Vasopressor Control Module Development and Integration into the Hardware-in-Loop Automated Testbed for Resuscitation Controller Evaluation

Introduction: Patients in hemorrhagic shock who are unresponsive to fluid administration can urgently require vasopressor therapy. However, manual vasopressor titration in mass casualty or resource-limited settings can be arduous, increasing the risk of under- or over-treatment. Closed-loop vasopressor adaptive resuscitation controllers (V-ARCs) offer a potential solution, but their development is hindered by the lack of realistic and adaptable laboratory test platforms.

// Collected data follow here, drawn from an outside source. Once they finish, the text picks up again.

**config.mk**
```make
export PLATFORM = sky130hd
export DESIGN_NAME = three_wire_register_access_master
export DESIGN_NICKNAME = d
export VERILOG_FILES = /design/src/rtl/twram_pkg.sv /design/src/rtl/twram_seq.sv /design/src/rtl/three_wire_register_access_master.sv
export VERILOG_INCLUDE_DIRS = /design/src /design/src/rtl
export SDC_FILE = /design/constraint.sdc
export NUM_CORES = 1
export LEC_CHECK = 0
export BUFFER_PORTS_ARGS = -buffer_cell sky130_fd_sc_hd__buf_2
export CORE_MARGIN = 10
export CORE_UTILIZATION = 60
export CTS_BUF_LIST = sky130_fd_sc_hd__clkbuf_4 sky130_fd_sc_hd__clkbuf_8
export CTS_CLUSTER_DIAMETER = 100
export DETAILED_ROUTE_END_ITERATION = 6
export PLACE_DENSITY_LB_ADDON = 0.15
export SKIP_CTS_REPAIR_TIMING = 1
export SYNTH_ARGS = -nofsm -noshare
export SYNTH_HDL_FRONTEND = slang
export SYNTH_SLANG_ARGS = --single-unit
export TNS_END_PERCENT = 10
```
**constraint.sdc**
```tcl
create_clock -name clk -period 3.2 [get_ports clk]
set_input_delay 0.48 -clock clk [delete_from_list [all_inputs] [get_ports clk]]
set_output_delay 0.48 -clock clk [all_outputs]
set_load 0.05 [all_outputs]
```
**src/rtl/three_wire_register_access_master_macros.svh**
```systemverilog
// Assertion macros shared by the RTL files.
`ifndef THREE_WIRE_REGISTER_ACCESS_MASTER_MACROS_SVH
`define THREE_WIRE_REGISTER_ACCESS_MASTER_MACROS_SVH

// Holds at every clock edge while out of reset.
`define TWRAM_ASSERT_ALWAYS(label, clk, rst_n, expr, msg) \
	label: assert property (@(posedge clk) disable iff (!rst_n) (expr)) else $error(msg);

// Antecedent implies consequent in the same cycle.
`define TWRAM_ASSERT_IMPLY(label, clk, rst_n, ante, cons, msg) \
	label: assert property (@(posedge clk) disable iff (!rst_n) (ante) |-> (cons)) \
		else $error(msg);

// Antecedent implies consequent in the next cycle.
`define TWRAM_ASSERT_NEXT(label, clk, rst_n, ante, cons, msg) \
	label: assert property (@(posedge clk) disable iff (!rst_n) (ante) |=> (cons)) \
		else $error(msg);

`endif

```
**src/rtl/twram_pkg.sv**
```systemverilog
`default_nettype none

package twram_pkg;

	localparam int BITS_PER_BYTE = 8;
	localparam int BIT_TICKS     = 4 * BITS_PER_BYTE;
	localparam int CLOSE_PHASE   = BIT_TICKS + 1;
	localparam int PHASE_W       = 6;

	localparam logic [1:0] MODE_TICK  = 2'd0;
	localparam logic [1:0] MODE_WRITE = 2'd1;
	localparam logic [1:0] MODE_READ  = 2'd2;

	// One result transaction.
	typedef struct packed {
		logic                     chip_enable;
		logic                     serial_clock;
		logic                     data_pin_out;
		logic                     data_drive;
		logic                     busy_res;
		logic                     done_res;
		logic [BITS_PER_BYTE-1:0] read_value;
		logic                     rejected;
	} res_t;

	// Binary to BCD: v/10 via multiply by 205, shift by 11 (exact below 1029).
	function automatic logic [7:0] to_bcd(input logic [7:0] v);
		logic [15:0] prod;
		logic [4:0]  q;
		logic [7:0]  r;
		prod = {8'd0, v} * 16'd205;
		q    = prod[15:11];
		r    = v - ({3'd0, q} * 8'd10);
		return {q[3:0], r[3:0]};
	endfunction

	// BCD to binary, non-BCD digits just weighted by ten.
	function automatic logic [7:0] from_bcd(input logic [7:0] b);
		return ({4'd0, b[7:4]} * 8'd10) + {4'd0, b[3:0]};
	endfunction

endpackage

`default_nettype wire

```
**src/rtl/twram_seq.sv**
```systemverilog
`default_nettype none

`include "three_wire_register_access_master_macros.svh"

module twram_seq (
	input  wire logic                                clk,
	input  wire logic                                arst_n,
	input  wire logic                                step,
	input  wire logic [1:0]                          mode,
	input  wire logic [twram_pkg::BITS_PER_BYTE-1:0] command_byte,
	input  wire logic [twram_pkg::BITS_PER_BYTE-1:0] write_value,
	input  wire logic                                use_bcd,
	input  wire logic                                data_pin_in,
	output twram_pkg::res_t                          res
);
	import twram_pkg::*;

	localparam int SHIFT_W = 2 * BITS_PER_BYTE;

	logic [PHASE_W-1:0]       phase_q, phase_d;
	logic [SHIFT_W-1:0]       out_shift_q, out_shift_d;
	logic [BITS_PER_BYTE-1:0] in_shift_q, in_shift_d;
	logic                     is_read_q, is_read_d;
	logic                     bcd_q, bcd_d;
	logic                     clk_lvl_q, clk_lvl_d;

	logic                     is_start;
	logic [PHASE_W-1:0]       pm1;
	logic [BITS_PER_BYTE-1:0] wv;

	assign is_start = (mode == MODE_WRITE) || (mode == MODE_READ);
	assign pm1      = phase_q - PHASE_W'(1);

	always_comb begin
		phase_d     = phase_q;
		out_shift_d = out_shift_q;
		in_shift_d  = in_shift_q;
		is_read_d   = is_read_q;
		bcd_d       = bcd_q;
		clk_lvl_d   = clk_lvl_q;
		wv          = use_bcd ? to_bcd(write_value) : write_value;
		res         = '0;

		if (phase_q == '0) begin
			if (is_start) begin
				is_read_d      = (mode == MODE_READ);
				bcd_d          = use_bcd;
				out_shift_d    = (mode == MODE_READ) ? {{BITS_PER_BYTE{1'b0}}, command_byte}
				                                     : {wv, command_byte};
				in_shift_d     = '0;
				clk_lvl_d      = 1'b0;
				phase_d        = PHASE_W'(1);
				res.chip_enable = 1'b1;
				res.data_drive  = 1'b1;
				res.busy_res    = 1'b1;
			end
		end else begin
			res.rejected = is_start;
			if (phase_q <= PHASE_W'(BIT_TICKS)) begin
				res.chip_enable = 1'b1;
				res.busy_res    = 1'b1;
				// second byte of a read: line released, sample after falling edge
				if (is_read_q && (pm1 >= PHASE_W'(2 * BITS_PER_BYTE))) begin
					if (!pm1[0]) begin
						clk_lvl_d = 1'b1;
					end else begin
						clk_lvl_d  = 1'b0;
						in_shift_d = {data_pin_in, in_shift_q[BITS_PER_BYTE-1:1]};
					end
				end else begin
					res.data_drive   = 1'b1;
					res.data_pin_out = out_shift_q[0];
					if (!pm1[0]) begin
						clk_lvl_d = 1'b0;
					end else begin
						clk_lvl_d   = 1'b1;
						out_shift_d = {1'b0, out_shift_q[SHIFT_W-1:1]};
					end
				end
				phase_d = phase_q + PHASE_W'(1);
			end else begin
				// closing tick
				clk_lvl_d    = 1'b1;
				res.done_res = 1'b1;
				if (is_read_q) begin
					res.read_value = bcd_q ? from_bcd(in_shift_q) : in_shift_q;
				end
				phase_d = '0;
			end
		end
		res.serial_clock = clk_lvl_d;
	end

	always_ff @(posedge clk or negedge arst_n) begin
		if (!arst_n) begin
			phase_q     <= '0;
			out_shift_q <= '0;
			in_shift_q  <= '0;
			is_read_q   <= 1'b0;
			bcd_q       <= 1'b0;
			clk_lvl_q   <= 1'b0;
		end else if (step) begin
			phase_q     <= phase_d;
			out_shift_q <= out_shift_d;
			in_shift_q  <= in_shift_d;
			is_read_q   <= is_read_d;
			bcd_q       <= bcd_d;
			clk_lvl_q   <= clk_lvl_d;
		end
	end

	`TWRAM_ASSERT_ALWAYS(a_phase_range, clk, arst_n, phase_q <= PHASE_W'(CLOSE_PHASE), "phase out of range")
	`TWRAM_ASSERT_NEXT(a_close_idle, clk, arst_n, step && (phase_q == PHASE_W'(CLOSE_PHASE)), phase_q == '0, "close did not return to idle")

endmodule

`default_nettype wire

```
**src/rtl/three_wire_register_access_master.sv**
```systemverilog
// Three-wire register access master: drives chip enable, serial clock and a
// bidirectional data line toward a clock chip. Every input transaction is one
// half-bit tick of the link (mode 0) or a request to open a register write
// (mode 1) or read (mode 2); each accepted transaction yields exactly one result
// transaction carrying the line levels for that tick plus busy, done, rejected
// and, on the closing tick of a read, the byte read. A frame is one start tick,
// 32 bit ticks (command byte then data byte, LSB first, two ticks per bit) and
// one closing tick, so 34 transactions per register access. Throughput is one
// transaction per clock while in_stall is low: the frame sequencer state
// updates as each transaction is accepted and the result is registered into a two-entry output buffer
// (output register plus skid register), so in_stall only rises once both
// entries hold results the downstream has not yet taken.
`default_nettype none

`include "three_wire_register_access_master_macros.svh"

module three_wire_register_access_master (
	input  wire logic                                clk,
	input  wire logic                                arst_n,
	input  wire logic                                in_valid,
	output logic                                     in_stall,
	input  wire logic [1:0]                          mode,
	input  wire logic [twram_pkg::BITS_PER_BYTE-1:0] command_byte,
	input  wire logic [twram_pkg::BITS_PER_BYTE-1:0] write_value,
	input  wire logic                                use_bcd,
	input  wire logic                                data_pin_in,
	output logic                                     out_valid,
	input  wire logic                                out_stall,
	output logic                                     chip_enable,
	output logic                                     serial_clock,
	output logic                                     data_pin_out,
	output logic                                     data_drive,
	output logic                                     busy_res,
	output logic                                     done_res,
	output logic [twram_pkg::BITS_PER_BYTE-1:0]      read_value,
	output logic                                     rejected
);
	import twram_pkg::*;

	logic acc_in;
	logic drain;
	res_t step_res;

	// output buffer: main entry drives the ports, skid catches one extra
	res_t out_q, skid_q;
	logic out_valid_q, skid_valid_q;

	assign in_stall = skid_valid_q;
	assign acc_in   = in_valid && !in_stall;
	assign drain    = out_valid_q && !out_stall;

	twram_seq u_seq (
		.clk          (clk),
		.arst_n       (arst_n),
		.step         (acc_in),
		.mode         (mode),
		.command_byte (command_byte),
		.write_value  (write_value),
		.use_bcd      (use_bcd),
		.data_pin_in  (data_pin_in),
		.res          (step_res)
	);

	always_ff @(posedge clk or negedge arst_n) begin
		if (!arst_n) begin
			out_valid_q  <= 1'b0;
			skid_valid_q <= 1'b0;
		end else begin
			if (acc_in) begin
				// skid is empty whenever a transaction is accepted
				if (!out_valid_q || drain) begin
					out_valid_q <= 1'b1;
				end else begin
					skid_valid_q <= 1'b1;
				end
			end else if (drain) begin
				if (skid_valid_q) begin
					skid_valid_q <= 1'b0;
				end else begin
					out_valid_q <= 1'b0;
				end
			end
		end
	end

	// payload: no reset needed
	always_ff @(posedge clk) begin
		if (acc_in) begin
			if (!out_valid_q || drain) begin
				out_q <= step_res;
			end else begin
				skid_q <= step_res;
			end
		end else if (drain && skid_valid_q) begin
			out_q <= skid_q;
		end
	end

	assign out_valid    = out_valid_q;
	assign chip_enable  = out_q.chip_enable;
	assign serial_clock = out_q.serial_clock;
	assign data_pin_out = out_q.data_pin_out;
	assign data_drive   = out_q.data_drive;
	assign busy_res     = out_q.busy_res;
	assign done_res     = out_q.done_res;
	assign read_value   = out_q.read_value;
	assign rejected     = out_q.rejected;

	`TWRAM_ASSERT_IMPLY(a_skid_behind_out, clk, arst_n, skid_valid_q, out_valid_q, "skid full with output empty")
	`TWRAM_ASSERT_IMPLY(a_busy_is_ce, clk, arst_n, out_valid_q, busy_res == chip_enable, "busy and chip enable disagree")
	`TWRAM_ASSERT_IMPLY(a_done_closes, clk, arst_n, out_valid_q && done_res, !chip_enable && !data_drive && serial_clock, "closing tick line levels wrong")
	`TWRAM_ASSERT_IMPLY(a_released_low, clk, arst_n, out_valid_q && !data_drive, !data_pin_out, "data level set while released")

endmodule

`default_nettype wire
```
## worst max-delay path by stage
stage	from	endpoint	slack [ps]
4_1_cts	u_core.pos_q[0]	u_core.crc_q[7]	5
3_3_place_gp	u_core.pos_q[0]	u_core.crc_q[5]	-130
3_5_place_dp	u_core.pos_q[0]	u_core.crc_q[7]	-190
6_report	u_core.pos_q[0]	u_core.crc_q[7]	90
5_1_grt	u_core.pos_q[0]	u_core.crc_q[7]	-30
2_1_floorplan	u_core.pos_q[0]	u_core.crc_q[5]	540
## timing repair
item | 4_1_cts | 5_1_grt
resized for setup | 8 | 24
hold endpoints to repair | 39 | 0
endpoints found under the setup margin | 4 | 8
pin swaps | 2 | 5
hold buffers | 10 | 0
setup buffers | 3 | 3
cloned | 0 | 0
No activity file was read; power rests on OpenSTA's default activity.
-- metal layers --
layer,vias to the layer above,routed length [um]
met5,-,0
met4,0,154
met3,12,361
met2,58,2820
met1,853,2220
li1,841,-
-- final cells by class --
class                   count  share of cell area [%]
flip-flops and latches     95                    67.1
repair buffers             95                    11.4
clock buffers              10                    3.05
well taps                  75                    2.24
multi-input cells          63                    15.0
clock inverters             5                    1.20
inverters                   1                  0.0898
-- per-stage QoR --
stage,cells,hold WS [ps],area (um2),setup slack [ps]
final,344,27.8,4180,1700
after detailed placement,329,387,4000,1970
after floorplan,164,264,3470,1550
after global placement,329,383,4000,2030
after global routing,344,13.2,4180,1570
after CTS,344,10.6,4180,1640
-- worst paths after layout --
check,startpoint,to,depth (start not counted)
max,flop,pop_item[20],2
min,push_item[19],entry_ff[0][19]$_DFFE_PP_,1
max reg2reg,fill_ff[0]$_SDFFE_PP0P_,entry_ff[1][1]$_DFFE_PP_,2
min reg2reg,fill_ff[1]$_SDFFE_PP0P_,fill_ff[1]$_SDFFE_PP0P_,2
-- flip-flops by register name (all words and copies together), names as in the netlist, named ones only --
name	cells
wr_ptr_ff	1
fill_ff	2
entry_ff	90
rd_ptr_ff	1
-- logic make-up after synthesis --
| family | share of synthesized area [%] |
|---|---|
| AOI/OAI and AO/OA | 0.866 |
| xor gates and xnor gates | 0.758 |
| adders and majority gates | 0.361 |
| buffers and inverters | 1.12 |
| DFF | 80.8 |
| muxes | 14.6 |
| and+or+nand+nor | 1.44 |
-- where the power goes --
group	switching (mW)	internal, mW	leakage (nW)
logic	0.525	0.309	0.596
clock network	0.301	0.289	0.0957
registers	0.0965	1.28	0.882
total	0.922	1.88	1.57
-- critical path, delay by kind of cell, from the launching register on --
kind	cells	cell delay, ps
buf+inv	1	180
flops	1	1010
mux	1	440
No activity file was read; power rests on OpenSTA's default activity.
**config.mk**
```make
export PLATFORM = sky130hd
export DESIGN_NAME = lphs_front
export DESIGN_NICKNAME = d
export VERILOG_FILES = /design/src/design/lphs_pkg.sv /design/src/design/lphs_front.sv
export SDC_FILE = /design/constraint.sdc
export NUM_CORES = 1
export LEC_CHECK = 0
export ABC_AREA = 0
export BUFFER_PORTS_ARGS = -buffer_cell sky130_fd_sc_hd__buf_2
export CAP_MARGIN = 15
export CORE_MARGIN = 2
export CORE_UTILIZATION = 40
export DETAILED_ROUTE_END_ITERATION = 7
export GPL_ROUTABILITY_DRIVEN = 1
export SLEW_MARGIN = 10
export SYNTH_ARGS = -nofsm -noshare
export SYNTH_HDL_FRONTEND = slang
export SYNTH_SLANG_ARGS = --single-unit
```
**constraint.sdc**
```tcl
create_clock -name clock -period 9.95 [get_ports clock]
set_input_delay 2.4875 -clock clock [delete_from_list [all_inputs] [get_ports clock]]
set_output_delay 2.4875 -clock clock [all_outputs]
set_load 0.02 [all_outputs]
```
**src/design/lphs_pkg.sv**
```systemverilog
// Shared types, codes and constants of the linear-probing hash set.
// Depends on nothing; every other file of the block imports it.
package lphs_pkg;

   localparam int TABLE_SIZE = 1021;
   localparam int SLOT_W     = $clog2(TABLE_SIZE);
   localparam logic [SLOT_W-1:0] SLOT_LAST = SLOT_W'(TABLE_SIZE - 1);

   localparam int KEY_W    = 32;
   localparam int ACT_W    = 2;
   localparam int STATUS_W = 2;
   localparam int CNT_W    = 10;

   localparam logic [CNT_W-1:0] CAP_RESET = CNT_W'(340);

   // Home slot by reciprocal multiplication; the estimate of the quotient is exact
   // or one short, so one conditional subtract finishes the remainder.
   localparam int RECIP_SHIFT = 31 + SLOT_W;
   localparam logic [31:0] RECIP = 32'((64'd1 << RECIP_SHIFT) / TABLE_SIZE);

   // The queue between front and back; its depth must be a power of two.
   localparam int QUEUE_DEPTH = 2;
   localparam int QPTR_W      = $clog2(QUEUE_DEPTH);
   localparam int QCNT_W      = $clog2(QUEUE_DEPTH + 1);

   localparam logic [ACT_W-1:0] ACT_LOOKUP = 2'd0;
   localparam logic [ACT_W-1:0] ACT_ADD    = 2'd1;
   localparam logic [ACT_W-1:0] ACT_REMOVE = 2'd2;

   localparam logic [1:0] MARK_EMPTY = 2'd0;
   localparam logic [1:0] MARK_USED  = 2'd1;
   localparam logic [1:0] MARK_TOMB  = 2'd2;

   localparam logic [STATUS_W-1:0] ST_DONE = 2'd0;
   localparam logic [STATUS_W-1:0] ST_ZERO = 2'd1;
   localparam logic [STATUS_W-1:0] ST_FULL = 2'd2;

   typedef struct packed {
      logic [ACT_W-1:0]  action;
      logic [KEY_W-1:0]  key;
      logic [SLOT_W-1:0] home;
      logic              zero;
   } lphs_item_type;

   typedef struct packed {
      logic [CNT_W-1:0]    count;
      logic [STATUS_W-1:0] status;
      logic                found;
   } lphs_result_type;

endpackage

```
**src/design/lphs_front.sv**
```systemverilog
// Front end of the hash set: takes a transaction, flags a zero key and works out
// the home slot. Depends on lphs_pkg.
module lphs_front (
   input  logic                       clock,
   input  logic                       reset,
   input  logic                       in_valid,
   output logic                       in_ready,
   input  logic [lphs_pkg::ACT_W-1:0] in_action,
   input  logic [lphs_pkg::KEY_W-1:0] in_key,
   output logic                       push_valid,
   input  logic                       push_ready,
   output lphs_pkg::lphs_item_type    push_item
);
   import lphs_pkg::*;

   typedef enum logic [1:0] {F_IDLE, F_MUL, F_QUOT, F_MOD} state_type;

   state_type         state_ff;
   logic [ACT_W-1:0]  action_ff;
   logic [KEY_W-1:0]  key_ff;
   logic [31:0]       mag_ff;
   logic [63:0]       prod_ff;
   logic [31:0]       qt_ff;
   logic [31:0]       mag_in;
   logic [SLOT_W:0]   rem_raw;
   logic [SLOT_W:0]   rem_fix;
   logic              accept;

   assign in_ready = (state_ff == F_IDLE);
   assign accept   = in_valid && in_ready;
   assign mag_in   = in_key[KEY_W-1] ? (~in_key + 32'd1) : in_key;

   // The true remainder is below twice the table size, so the low bits suffice.
   assign rem_raw = mag_ff[SLOT_W:0] - qt_ff[SLOT_W:0];
   assign rem_fix = (rem_raw >= (SLOT_W+1)'(TABLE_SIZE)) ?
                    rem_raw - (SLOT_W+1)'(TABLE_SIZE) : rem_raw;

   assign push_valid       = (state_ff == F_MOD);
   assign push_item.action = action_ff;
   assign push_item.key    = key_ff;
   assign push_item.home   = rem_fix[SLOT_W-1:0];
   assign push_item.zero   = (key_ff == '0);

   always_ff @(posedge clock) begin
      if (reset) begin
         state_ff <= F_IDLE;
      end else begin
         unique case (state_ff)
            F_IDLE: begin
               if (accept) begin
                  action_ff <= in_action;
                  key_ff    <= in_key;
                  mag_ff    <= mag_in;
                  state_ff  <= F_MUL;
               end
            end
            F_MUL: begin
               prod_ff  <= mag_ff * RECIP;
               state_ff <= F_QUOT;
            end
            F_QUOT: begin
               qt_ff    <= 32'(32'(prod_ff[63:RECIP_SHIFT]) * 32'(TABLE_SIZE));
               state_ff <= F_MOD;
            end
            F_MOD: begin
               if (push_ready) begin
                  state_ff <= F_IDLE;
               end
            end
            default: begin
               state_ff <= F_IDLE;
            end
         endcase
      end
   end

endmodule

```
==> metrics.txt <==
Final setup viols=0; Fillers=between 3000 and 4000; Initial Util=0.404; Tmin final=~7000 ps; Multi-input gate area=between 10000 and 15000 um^2; Remaining DRCs=0; vias post-DR=about 10000; Resized cells post-CTS=0; clock latency on the worst-skew pair=roughly 380 ps; GPL Wtd Cong=0.869; slowest CP cell=edfxtp_1; gr usage total=0.179; core region area=38500 um^2; register area share after synthesis=0.171; critical path startpoint category=flip-flop; Ports=85; hold slack=approximately 550 ps; max-slew violations=0; ys async rst share=0; Rows=72; drt first-iter violations=411; clk sink count=89; most common cell after layout, fill and taps aside=inv_1; 1st-pass router iterations=5; largest net degree at the start of global routing=66; Fin. Hold Viols=0; crit path buf inv count=4; initial antenna violation count=0; Ys Warns=0; H-tree lvl count=3; worst reg-to-reg setup slack=2750 ps; Yosys cell types=62; port bufs=84; Crit path max-delay family=adder cells; Clock Path Buffers=2; CP endpoint kind=flip-flop; setup tns final=0 ps; Fmax=between 0.1 and 0.15 GHz; Max-Cap Viols=0; clock transition at the registers of the reported paths=roughly 80 ps; ANT cells=0; syn nets=about 2100; HPWL Detailed=around 29 mm; Syn Inst Count=1522; TritonCTS clock tree=built; CP most frequent cell=ha_1; final net count=approximately 2200; full die area=40400 um^2; Worst Clk Skew=between 15 and 20 ps; Post-synth EDFFs=87; Die Span Y=around 200 um; TritonCTS buffer count=9; slowest stage delay, CP=roughly 860 ps; worst endpoint required time=~10000 ps; buffer count from post-CTS setup fixing=0; ratio of cells with drive above 1 in the final layout=0.0717; Seq cells post-synth=approximately 90; unrepaired setup endpoints after global routing=false; Worst Path Arrival=around 7400 ps; Max transition margin=0.251; register area=~2700 um^2; Top Metal Used=met4; root buffer cell=clkbuf_16; crit path max fanout=10; critical path type=reg2reg; top_reg_cell synth=edfxtp_1; WL/cell=roughly 16 um; cells along the critical path=ha_1, ha_1, ha_1, inv_1, fa_1, inv_1, ha_1, fa_1, fa_1, inv_1, fa_1, inv_1, ha_1, nand2_1, or3_1, nor2_1, nand2_1, o311ai_0, a21oi_1, o31a_1, mux2i_1, a2111oi_0; Die X=about 200 um; Mapped Area=about 16000 um^2; Final ANT Viol Nets=0; vias in the first global route=11000; Met1 Wirelength=16.4 mm; first-pass GRT wire length=around 57 mm; HP Class=reg2reg; Area Growth Syn to Fin=8.83%; Tightest Pin Transition=around 1100 ps; share of the clock period used by the worst path after layout=0.724; length of routed met2 wiring=~16 mm; Post-CTS Hold Fix Bufs=0; Via density=4.84; most frequent cells in the layout=446 x inv_1, 371 x ha_1, 188 x fa_1, 87 x edfxtp_1, 84 x buf_2; Routed met3 length=between 1 and 1.5 mm; final WL=around 34 mm; status=complete, no violations; Congestion Overflow GR=0; syn avg cell area=10.2 um^2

To solve this problem, we developed a Vasopressor Control Module (VCM) for a hardware-in-loop automated testbed for resuscitation controllers (HATRC) to enable the systematic evaluation of V-ARCs. Methods and Results The VCM’s design was informed by vasopressor administration data captured in a hemorrhagic shock swine model, which revealed four key physiological variables that defined the hemodynamic response to vasopressor infusion: lag time, real response, overshoot, and pressure-time responsiveness. The incorporation of these variables enabled the VCM to replicate physiological variability, dose-dependent responsiveness, and noise conditions representative of the clinical setting. The platform was validated by preliminarily comparing multiple V-ARC designs under different testing conditions and successfully differentiating their performance. Conclusions This work establishes a flexible, physiologically grounded platform for vasopressor controller development, reducing dependence on animal testing while enabling rapid and robust controller evaluation. Future work will expand physiological modeling, incorporate additional hemodynamic variables, and support multiagent resuscitation.